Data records
##############################

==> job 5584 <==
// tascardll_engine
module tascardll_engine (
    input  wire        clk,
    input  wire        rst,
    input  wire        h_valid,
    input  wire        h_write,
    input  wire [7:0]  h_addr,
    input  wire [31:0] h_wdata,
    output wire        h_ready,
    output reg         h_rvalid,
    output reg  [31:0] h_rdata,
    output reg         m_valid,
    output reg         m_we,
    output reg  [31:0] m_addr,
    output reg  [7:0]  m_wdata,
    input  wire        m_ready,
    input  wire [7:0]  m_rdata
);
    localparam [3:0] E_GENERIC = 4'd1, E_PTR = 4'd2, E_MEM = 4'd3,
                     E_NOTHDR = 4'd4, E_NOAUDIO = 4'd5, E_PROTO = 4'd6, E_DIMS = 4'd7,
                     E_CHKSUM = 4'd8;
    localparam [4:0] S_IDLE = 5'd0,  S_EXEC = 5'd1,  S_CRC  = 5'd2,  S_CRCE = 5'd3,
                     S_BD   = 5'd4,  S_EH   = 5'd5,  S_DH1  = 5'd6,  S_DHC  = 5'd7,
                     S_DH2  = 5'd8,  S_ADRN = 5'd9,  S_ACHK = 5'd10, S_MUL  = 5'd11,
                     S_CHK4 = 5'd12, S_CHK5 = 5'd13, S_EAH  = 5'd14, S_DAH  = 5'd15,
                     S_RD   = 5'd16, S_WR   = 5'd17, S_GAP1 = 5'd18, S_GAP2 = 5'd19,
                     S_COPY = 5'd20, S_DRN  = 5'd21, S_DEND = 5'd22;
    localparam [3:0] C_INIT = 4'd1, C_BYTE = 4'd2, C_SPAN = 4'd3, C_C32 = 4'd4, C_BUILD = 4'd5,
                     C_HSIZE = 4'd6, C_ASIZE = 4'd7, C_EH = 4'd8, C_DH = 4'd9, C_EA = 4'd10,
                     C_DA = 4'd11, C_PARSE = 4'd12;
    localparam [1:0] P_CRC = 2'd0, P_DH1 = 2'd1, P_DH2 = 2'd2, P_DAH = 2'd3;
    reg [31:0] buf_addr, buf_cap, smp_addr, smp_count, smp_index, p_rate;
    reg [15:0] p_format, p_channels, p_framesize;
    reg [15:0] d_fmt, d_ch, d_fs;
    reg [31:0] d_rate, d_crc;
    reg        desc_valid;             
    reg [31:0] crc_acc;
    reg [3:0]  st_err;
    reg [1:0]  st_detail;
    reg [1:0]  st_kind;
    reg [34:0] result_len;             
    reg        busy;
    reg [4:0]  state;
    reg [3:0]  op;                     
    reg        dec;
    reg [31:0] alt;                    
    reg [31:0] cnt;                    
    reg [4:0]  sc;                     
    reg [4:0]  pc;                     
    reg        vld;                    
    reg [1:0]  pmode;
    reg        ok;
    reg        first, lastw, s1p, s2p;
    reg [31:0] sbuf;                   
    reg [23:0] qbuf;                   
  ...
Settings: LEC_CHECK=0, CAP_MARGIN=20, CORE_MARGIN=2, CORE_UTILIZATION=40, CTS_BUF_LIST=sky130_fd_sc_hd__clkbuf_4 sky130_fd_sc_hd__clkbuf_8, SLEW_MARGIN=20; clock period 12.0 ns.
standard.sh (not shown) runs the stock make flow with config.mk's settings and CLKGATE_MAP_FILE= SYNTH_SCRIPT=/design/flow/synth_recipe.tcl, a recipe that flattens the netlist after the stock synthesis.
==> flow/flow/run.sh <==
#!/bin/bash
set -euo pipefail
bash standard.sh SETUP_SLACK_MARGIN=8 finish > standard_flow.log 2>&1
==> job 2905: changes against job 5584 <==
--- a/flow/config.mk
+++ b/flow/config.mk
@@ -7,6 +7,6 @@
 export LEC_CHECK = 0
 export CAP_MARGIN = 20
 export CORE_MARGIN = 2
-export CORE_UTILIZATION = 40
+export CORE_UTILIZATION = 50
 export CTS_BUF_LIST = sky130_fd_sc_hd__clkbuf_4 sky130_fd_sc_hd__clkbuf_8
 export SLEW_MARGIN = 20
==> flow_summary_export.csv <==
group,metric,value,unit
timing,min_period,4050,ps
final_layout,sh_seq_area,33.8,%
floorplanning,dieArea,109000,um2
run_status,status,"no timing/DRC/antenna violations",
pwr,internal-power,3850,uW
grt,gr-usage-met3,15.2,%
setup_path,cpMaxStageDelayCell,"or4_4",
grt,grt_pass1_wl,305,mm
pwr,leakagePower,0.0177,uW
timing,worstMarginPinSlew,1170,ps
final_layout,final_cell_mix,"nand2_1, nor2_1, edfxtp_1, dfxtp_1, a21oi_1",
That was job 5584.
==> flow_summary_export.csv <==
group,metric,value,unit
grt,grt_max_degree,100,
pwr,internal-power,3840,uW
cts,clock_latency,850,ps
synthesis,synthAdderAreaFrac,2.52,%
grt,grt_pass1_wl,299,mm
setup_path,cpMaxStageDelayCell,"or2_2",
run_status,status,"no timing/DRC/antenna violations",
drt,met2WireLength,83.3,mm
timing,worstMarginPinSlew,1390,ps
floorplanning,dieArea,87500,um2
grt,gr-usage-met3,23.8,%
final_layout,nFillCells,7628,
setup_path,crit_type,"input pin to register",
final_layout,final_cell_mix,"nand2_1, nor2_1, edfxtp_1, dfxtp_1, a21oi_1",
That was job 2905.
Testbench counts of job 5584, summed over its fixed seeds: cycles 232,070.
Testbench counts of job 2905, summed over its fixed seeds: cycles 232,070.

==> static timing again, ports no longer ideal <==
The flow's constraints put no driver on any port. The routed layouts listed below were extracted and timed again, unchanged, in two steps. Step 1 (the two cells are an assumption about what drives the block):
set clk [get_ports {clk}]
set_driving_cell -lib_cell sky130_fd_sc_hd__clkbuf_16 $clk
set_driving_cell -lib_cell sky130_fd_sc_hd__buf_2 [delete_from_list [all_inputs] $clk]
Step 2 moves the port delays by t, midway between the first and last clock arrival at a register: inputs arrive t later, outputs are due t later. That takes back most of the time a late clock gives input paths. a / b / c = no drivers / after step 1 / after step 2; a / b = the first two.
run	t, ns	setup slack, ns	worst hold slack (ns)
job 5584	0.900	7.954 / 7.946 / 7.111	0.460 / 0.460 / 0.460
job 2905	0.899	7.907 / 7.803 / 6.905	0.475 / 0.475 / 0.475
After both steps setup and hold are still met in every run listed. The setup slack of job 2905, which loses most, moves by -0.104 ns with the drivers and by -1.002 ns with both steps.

##############################

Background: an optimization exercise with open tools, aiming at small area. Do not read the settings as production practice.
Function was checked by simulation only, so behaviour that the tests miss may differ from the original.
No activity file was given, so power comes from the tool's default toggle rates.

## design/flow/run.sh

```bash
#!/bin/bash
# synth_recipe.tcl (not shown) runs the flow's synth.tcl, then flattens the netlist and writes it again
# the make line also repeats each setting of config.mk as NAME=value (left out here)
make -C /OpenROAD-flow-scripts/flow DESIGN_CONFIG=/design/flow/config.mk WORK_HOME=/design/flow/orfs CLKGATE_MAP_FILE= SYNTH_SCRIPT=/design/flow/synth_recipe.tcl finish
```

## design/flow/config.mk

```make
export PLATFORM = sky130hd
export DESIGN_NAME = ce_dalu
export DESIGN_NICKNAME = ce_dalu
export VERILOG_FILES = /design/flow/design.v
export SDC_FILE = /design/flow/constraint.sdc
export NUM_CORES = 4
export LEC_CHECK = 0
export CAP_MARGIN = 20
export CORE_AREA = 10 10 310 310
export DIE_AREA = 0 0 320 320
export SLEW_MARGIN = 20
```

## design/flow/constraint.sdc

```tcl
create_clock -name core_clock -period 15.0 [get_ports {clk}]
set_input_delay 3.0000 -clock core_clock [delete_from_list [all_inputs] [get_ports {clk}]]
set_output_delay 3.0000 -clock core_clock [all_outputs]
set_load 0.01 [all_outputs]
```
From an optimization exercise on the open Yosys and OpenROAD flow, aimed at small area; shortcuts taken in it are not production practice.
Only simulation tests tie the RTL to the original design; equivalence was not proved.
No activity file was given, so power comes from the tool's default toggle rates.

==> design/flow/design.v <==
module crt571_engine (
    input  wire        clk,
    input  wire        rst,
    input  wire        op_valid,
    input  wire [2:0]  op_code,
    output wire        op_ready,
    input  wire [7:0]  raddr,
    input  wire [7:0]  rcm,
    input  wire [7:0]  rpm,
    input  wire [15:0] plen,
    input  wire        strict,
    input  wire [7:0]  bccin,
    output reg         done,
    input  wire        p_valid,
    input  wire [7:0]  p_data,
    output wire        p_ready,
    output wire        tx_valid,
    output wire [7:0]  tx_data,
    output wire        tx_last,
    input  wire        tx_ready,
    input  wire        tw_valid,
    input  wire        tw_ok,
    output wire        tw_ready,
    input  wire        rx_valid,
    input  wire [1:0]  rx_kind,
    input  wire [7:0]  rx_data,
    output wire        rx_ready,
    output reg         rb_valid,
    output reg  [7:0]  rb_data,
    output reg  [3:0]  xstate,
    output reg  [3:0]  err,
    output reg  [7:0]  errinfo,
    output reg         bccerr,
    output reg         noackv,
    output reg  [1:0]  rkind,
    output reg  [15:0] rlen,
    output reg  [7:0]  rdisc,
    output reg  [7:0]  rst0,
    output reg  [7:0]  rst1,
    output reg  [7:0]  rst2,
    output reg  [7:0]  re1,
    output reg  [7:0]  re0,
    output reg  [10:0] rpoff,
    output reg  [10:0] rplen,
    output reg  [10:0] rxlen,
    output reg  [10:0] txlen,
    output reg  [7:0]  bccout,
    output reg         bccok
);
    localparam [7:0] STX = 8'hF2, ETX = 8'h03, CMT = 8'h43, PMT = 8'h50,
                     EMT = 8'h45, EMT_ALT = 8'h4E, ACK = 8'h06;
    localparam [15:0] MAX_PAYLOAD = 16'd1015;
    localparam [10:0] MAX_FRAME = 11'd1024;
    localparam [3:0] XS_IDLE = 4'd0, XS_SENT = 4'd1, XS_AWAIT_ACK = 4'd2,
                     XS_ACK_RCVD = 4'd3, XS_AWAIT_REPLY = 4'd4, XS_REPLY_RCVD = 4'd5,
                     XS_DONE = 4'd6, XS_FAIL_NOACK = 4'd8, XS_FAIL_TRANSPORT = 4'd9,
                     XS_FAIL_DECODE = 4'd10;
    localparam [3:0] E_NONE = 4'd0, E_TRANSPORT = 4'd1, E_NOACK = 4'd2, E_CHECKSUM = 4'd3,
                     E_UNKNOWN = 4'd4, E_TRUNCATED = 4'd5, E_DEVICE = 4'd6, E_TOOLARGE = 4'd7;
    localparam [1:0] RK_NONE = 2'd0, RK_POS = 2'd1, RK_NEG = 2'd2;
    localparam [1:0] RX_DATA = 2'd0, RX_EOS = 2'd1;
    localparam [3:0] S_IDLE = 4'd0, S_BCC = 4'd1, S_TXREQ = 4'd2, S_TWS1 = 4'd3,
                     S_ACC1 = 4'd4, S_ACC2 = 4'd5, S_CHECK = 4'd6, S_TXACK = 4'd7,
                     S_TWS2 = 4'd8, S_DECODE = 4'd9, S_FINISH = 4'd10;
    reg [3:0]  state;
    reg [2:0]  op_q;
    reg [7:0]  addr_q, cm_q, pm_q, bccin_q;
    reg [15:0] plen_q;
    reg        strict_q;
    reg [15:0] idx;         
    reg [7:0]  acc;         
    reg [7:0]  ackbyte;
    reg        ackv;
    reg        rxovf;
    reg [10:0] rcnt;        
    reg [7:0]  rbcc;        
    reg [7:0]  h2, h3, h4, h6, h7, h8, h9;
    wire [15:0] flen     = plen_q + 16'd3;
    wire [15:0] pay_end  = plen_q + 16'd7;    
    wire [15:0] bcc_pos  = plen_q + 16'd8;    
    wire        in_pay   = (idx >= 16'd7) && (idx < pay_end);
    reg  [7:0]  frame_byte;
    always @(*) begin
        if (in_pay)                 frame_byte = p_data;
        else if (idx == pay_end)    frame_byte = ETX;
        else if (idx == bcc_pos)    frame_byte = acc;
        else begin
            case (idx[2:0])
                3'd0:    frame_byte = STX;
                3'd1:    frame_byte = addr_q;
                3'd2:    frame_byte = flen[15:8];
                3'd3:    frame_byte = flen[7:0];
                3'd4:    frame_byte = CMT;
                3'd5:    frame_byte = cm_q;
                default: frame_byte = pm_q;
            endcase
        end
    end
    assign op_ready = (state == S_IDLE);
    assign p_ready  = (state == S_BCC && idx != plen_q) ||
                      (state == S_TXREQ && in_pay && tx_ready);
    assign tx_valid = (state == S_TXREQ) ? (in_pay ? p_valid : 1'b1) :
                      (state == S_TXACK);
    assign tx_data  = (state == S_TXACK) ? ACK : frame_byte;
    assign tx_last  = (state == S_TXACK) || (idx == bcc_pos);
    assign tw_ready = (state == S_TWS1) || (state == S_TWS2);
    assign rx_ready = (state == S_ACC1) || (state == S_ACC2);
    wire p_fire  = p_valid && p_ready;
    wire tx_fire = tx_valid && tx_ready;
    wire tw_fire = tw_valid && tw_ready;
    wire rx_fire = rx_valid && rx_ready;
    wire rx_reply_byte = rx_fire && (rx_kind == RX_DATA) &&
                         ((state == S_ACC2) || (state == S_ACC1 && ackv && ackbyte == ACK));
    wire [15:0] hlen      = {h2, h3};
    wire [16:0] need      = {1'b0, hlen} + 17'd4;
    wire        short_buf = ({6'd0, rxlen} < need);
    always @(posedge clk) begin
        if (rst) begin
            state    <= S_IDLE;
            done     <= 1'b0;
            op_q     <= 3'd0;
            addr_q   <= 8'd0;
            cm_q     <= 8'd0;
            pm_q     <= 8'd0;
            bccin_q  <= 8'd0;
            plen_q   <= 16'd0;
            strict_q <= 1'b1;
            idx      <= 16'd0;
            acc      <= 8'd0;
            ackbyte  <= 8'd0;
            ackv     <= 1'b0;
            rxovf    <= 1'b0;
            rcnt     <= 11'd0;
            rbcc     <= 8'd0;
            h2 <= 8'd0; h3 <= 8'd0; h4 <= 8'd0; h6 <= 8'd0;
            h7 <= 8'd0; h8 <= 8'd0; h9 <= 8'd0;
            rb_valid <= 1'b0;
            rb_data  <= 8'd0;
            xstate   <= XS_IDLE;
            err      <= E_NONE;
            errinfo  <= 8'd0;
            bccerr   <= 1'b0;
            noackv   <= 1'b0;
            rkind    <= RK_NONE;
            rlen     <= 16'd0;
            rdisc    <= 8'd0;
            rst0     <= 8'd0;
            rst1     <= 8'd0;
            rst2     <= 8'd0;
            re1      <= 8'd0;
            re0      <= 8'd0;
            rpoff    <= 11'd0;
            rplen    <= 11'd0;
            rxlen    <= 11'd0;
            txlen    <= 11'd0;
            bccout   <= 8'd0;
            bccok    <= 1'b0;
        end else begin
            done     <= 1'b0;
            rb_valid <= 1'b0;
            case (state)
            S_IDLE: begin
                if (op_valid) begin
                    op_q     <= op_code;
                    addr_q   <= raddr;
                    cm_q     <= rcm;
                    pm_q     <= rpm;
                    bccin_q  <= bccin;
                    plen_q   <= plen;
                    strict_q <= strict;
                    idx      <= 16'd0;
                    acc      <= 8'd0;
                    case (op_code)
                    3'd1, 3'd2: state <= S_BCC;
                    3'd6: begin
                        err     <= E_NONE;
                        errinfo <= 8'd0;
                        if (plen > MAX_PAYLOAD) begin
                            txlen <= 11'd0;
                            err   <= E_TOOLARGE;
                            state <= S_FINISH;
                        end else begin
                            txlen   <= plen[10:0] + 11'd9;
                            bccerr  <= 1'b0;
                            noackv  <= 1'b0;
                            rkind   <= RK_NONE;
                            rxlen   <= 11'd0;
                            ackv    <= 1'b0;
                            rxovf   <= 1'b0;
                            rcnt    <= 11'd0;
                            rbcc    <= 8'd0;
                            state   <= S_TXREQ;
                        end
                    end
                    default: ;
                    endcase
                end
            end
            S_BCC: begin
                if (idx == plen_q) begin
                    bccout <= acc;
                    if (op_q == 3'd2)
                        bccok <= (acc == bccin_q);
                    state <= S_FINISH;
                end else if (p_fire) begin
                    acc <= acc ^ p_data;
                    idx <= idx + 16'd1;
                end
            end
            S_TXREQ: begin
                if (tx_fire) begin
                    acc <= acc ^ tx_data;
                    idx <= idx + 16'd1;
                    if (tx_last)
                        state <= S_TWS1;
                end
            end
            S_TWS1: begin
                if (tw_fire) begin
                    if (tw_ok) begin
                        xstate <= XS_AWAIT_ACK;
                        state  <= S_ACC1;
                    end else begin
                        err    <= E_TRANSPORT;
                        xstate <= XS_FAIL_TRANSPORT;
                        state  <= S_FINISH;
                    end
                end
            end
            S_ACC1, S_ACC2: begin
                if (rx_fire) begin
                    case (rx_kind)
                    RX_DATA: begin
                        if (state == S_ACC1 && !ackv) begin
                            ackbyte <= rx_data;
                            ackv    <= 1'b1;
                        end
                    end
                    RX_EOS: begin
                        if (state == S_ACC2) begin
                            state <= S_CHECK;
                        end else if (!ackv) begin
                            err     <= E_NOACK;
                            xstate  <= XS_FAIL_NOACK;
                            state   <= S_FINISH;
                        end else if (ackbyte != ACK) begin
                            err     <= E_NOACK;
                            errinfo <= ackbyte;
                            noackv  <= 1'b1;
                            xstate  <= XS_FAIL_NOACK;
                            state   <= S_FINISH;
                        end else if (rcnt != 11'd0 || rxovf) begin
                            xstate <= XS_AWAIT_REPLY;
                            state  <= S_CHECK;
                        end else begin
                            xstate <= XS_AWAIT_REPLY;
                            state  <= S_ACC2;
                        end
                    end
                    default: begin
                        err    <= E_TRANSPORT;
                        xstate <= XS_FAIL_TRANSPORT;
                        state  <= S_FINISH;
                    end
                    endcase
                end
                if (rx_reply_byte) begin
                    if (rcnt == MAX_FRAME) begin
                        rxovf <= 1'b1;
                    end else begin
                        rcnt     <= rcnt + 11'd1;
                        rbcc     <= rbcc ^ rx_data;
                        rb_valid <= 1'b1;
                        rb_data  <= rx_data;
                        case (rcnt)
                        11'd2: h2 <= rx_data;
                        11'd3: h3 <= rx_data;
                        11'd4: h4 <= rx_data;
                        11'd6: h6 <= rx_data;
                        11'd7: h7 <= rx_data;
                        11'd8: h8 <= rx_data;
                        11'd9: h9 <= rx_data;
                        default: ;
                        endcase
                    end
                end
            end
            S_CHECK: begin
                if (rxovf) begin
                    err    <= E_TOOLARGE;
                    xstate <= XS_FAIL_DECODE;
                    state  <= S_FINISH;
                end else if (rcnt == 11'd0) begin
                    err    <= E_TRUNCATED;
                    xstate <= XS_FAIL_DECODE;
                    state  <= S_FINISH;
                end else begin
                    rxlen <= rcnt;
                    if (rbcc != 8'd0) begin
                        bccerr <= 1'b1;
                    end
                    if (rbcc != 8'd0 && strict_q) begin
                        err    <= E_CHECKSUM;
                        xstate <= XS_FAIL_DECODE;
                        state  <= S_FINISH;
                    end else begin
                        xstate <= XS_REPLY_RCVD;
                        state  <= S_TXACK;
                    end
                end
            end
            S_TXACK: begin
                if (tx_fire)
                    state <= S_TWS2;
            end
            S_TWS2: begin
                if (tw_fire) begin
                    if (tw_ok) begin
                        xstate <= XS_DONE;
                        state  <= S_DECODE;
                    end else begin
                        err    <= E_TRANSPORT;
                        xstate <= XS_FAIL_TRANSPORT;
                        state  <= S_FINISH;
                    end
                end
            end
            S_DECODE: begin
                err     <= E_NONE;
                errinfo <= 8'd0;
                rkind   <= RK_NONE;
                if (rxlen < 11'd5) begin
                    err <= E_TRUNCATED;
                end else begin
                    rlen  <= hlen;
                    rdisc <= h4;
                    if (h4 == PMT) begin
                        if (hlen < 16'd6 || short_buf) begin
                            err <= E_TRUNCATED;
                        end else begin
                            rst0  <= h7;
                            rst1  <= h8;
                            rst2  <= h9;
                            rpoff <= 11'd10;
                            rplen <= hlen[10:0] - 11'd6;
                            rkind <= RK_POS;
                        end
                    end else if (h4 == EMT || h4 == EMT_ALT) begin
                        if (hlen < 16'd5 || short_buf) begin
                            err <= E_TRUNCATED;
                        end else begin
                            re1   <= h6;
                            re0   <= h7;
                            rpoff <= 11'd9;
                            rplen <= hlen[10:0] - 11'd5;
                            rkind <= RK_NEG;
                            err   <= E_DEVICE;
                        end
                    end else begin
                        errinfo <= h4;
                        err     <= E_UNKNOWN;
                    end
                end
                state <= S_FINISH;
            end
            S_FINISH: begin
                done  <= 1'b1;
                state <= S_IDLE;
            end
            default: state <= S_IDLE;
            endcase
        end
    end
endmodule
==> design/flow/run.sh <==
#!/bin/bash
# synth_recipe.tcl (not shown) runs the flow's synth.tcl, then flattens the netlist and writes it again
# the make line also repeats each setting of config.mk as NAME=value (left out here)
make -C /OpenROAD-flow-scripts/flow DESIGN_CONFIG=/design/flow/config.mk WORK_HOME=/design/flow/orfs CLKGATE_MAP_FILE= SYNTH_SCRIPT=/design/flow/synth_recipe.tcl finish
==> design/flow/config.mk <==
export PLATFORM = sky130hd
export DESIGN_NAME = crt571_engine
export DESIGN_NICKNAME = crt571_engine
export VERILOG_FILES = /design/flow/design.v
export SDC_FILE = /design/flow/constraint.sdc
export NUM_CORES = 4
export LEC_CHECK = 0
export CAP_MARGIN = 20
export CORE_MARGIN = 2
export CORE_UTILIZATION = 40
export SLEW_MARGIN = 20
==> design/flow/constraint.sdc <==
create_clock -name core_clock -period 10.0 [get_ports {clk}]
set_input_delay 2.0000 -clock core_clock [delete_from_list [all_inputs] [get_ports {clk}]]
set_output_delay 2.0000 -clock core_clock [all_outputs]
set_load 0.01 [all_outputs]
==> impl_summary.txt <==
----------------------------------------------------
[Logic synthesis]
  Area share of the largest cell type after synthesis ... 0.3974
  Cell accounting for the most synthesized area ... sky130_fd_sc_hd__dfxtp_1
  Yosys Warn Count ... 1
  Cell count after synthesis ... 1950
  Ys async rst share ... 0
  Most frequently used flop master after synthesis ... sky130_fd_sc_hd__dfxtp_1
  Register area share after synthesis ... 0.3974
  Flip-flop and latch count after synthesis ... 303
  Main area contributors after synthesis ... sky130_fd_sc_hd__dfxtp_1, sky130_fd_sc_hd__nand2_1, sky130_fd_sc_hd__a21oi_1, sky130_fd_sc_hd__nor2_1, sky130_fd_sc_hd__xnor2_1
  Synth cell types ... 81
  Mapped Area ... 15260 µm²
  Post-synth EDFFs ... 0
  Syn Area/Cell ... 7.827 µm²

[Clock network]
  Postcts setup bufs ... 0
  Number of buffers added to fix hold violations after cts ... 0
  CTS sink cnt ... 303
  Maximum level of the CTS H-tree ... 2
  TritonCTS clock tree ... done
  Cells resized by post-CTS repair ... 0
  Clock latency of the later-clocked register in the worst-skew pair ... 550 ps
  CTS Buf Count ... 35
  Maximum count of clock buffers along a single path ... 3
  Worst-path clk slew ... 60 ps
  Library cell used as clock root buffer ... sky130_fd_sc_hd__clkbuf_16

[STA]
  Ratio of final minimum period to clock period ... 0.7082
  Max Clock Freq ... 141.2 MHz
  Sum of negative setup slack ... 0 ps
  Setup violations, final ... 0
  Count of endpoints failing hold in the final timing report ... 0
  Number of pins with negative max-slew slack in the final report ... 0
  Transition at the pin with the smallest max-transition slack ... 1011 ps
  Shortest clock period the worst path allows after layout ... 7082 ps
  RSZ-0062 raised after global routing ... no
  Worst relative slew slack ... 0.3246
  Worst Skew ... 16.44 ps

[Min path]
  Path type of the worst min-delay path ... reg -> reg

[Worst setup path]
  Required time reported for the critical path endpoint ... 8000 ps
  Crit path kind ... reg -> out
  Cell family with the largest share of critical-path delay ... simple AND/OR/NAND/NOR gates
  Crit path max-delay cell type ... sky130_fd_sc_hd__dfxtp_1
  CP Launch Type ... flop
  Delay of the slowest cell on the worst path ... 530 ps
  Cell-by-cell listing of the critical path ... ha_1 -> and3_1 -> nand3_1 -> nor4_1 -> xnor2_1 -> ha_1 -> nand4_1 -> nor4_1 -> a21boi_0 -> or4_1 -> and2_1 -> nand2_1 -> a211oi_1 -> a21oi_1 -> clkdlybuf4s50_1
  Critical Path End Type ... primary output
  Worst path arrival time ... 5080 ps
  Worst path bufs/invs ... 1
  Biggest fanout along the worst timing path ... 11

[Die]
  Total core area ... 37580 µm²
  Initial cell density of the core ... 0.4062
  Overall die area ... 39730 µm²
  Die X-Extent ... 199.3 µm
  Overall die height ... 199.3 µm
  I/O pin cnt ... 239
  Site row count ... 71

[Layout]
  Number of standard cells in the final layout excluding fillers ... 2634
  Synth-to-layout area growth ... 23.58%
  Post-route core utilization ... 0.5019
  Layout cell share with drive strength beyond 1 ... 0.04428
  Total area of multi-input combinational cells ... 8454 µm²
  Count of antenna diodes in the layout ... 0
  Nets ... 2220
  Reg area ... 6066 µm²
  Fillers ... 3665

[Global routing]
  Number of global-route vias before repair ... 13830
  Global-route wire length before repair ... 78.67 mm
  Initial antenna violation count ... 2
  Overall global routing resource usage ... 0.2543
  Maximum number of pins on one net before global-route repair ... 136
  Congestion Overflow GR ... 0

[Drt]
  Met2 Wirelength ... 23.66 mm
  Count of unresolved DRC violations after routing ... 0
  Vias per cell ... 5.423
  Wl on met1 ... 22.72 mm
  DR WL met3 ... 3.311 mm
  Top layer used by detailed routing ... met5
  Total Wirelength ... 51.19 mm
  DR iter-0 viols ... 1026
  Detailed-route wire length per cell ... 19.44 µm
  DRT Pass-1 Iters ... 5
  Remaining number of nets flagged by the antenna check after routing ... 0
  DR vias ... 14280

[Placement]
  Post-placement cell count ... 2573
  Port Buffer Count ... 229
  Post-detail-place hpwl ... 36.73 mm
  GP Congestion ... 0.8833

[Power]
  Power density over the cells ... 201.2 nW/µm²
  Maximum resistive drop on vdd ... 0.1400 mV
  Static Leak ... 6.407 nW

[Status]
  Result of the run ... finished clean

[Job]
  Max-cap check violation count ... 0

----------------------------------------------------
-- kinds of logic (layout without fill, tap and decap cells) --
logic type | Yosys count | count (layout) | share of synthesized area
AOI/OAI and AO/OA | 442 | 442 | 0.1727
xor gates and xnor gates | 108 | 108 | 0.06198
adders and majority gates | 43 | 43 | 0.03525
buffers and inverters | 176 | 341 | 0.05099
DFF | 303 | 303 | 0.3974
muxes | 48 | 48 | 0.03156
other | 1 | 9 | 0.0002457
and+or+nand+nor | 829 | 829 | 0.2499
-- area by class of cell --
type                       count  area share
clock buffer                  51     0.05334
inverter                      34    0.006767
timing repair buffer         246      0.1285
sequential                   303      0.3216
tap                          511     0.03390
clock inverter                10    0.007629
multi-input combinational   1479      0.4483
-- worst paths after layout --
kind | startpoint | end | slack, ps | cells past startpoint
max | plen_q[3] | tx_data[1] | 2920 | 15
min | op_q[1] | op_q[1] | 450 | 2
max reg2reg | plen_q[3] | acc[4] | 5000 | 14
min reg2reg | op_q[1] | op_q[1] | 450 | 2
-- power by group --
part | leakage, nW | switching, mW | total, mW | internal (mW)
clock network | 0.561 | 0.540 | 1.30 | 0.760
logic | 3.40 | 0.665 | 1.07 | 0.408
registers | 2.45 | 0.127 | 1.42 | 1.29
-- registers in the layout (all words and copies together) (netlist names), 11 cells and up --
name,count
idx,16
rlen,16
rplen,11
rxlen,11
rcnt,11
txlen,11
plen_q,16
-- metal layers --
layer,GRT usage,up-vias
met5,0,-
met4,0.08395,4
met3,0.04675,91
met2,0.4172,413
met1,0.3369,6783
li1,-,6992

##############################

> ASSIGNMENT: Copy the entries above exactly, but only from the line holding "localparam [4:0] S_IDLE" through the line holding "reg [15:0] d_fmt, d_ch, d_fs;", both included.

> EXERCISE RESULT:
    localparam [4:0] S_IDLE = 5'd0,  S_EXEC = 5'd1,  S_CRC  = 5'd2,  S_CRCE = 5'd3,
                     S_BD   = 5'd4,  S_EH   = 5'd5,  S_DH1  = 5'd6,  S_DHC  = 5'd7,
                     S_DH2  = 5'd8,  S_ADRN = 5'd9,  S_ACHK = 5'd10, S_MUL  = 5'd11,
                     S_CHK4 = 5'd12, S_CHK5 = 5'd13, S_EAH  = 5'd14, S_DAH  = 5'd15,
                     S_RD   = 5'd16, S_WR   = 5'd17, S_GAP1 = 5'd18, S_GAP2 = 5'd19,
                     S_COPY = 5'd20, S_DRN  = 5'd21, S_DEND = 5'd22;
    localparam [3:0] C_INIT = 4'd1, C_BYTE = 4'd2, C_SPAN = 4'd3, C_C32 = 4'd4, C_BUILD = 4'd5,
                     C_HSIZE = 4'd6, C_ASIZE = 4'd7, C_EH = 4'd8, C_DH = 4'd9, C_EA = 4'd10,
                     C_DA = 4'd11, C_PARSE = 4'd12;
    localparam [1:0] P_CRC = 2'd0, P_DH1 = 2'd1, P_DH2 = 2'd2, P_DAH = 2'd3;
    reg [31:0] buf_addr, buf_cap, smp_addr, smp_count, smp_index, p_rate;
    reg [15:0] p_format, p_channels, p_framesize;
    reg [15:0] d_fmt, d_ch, d_fs;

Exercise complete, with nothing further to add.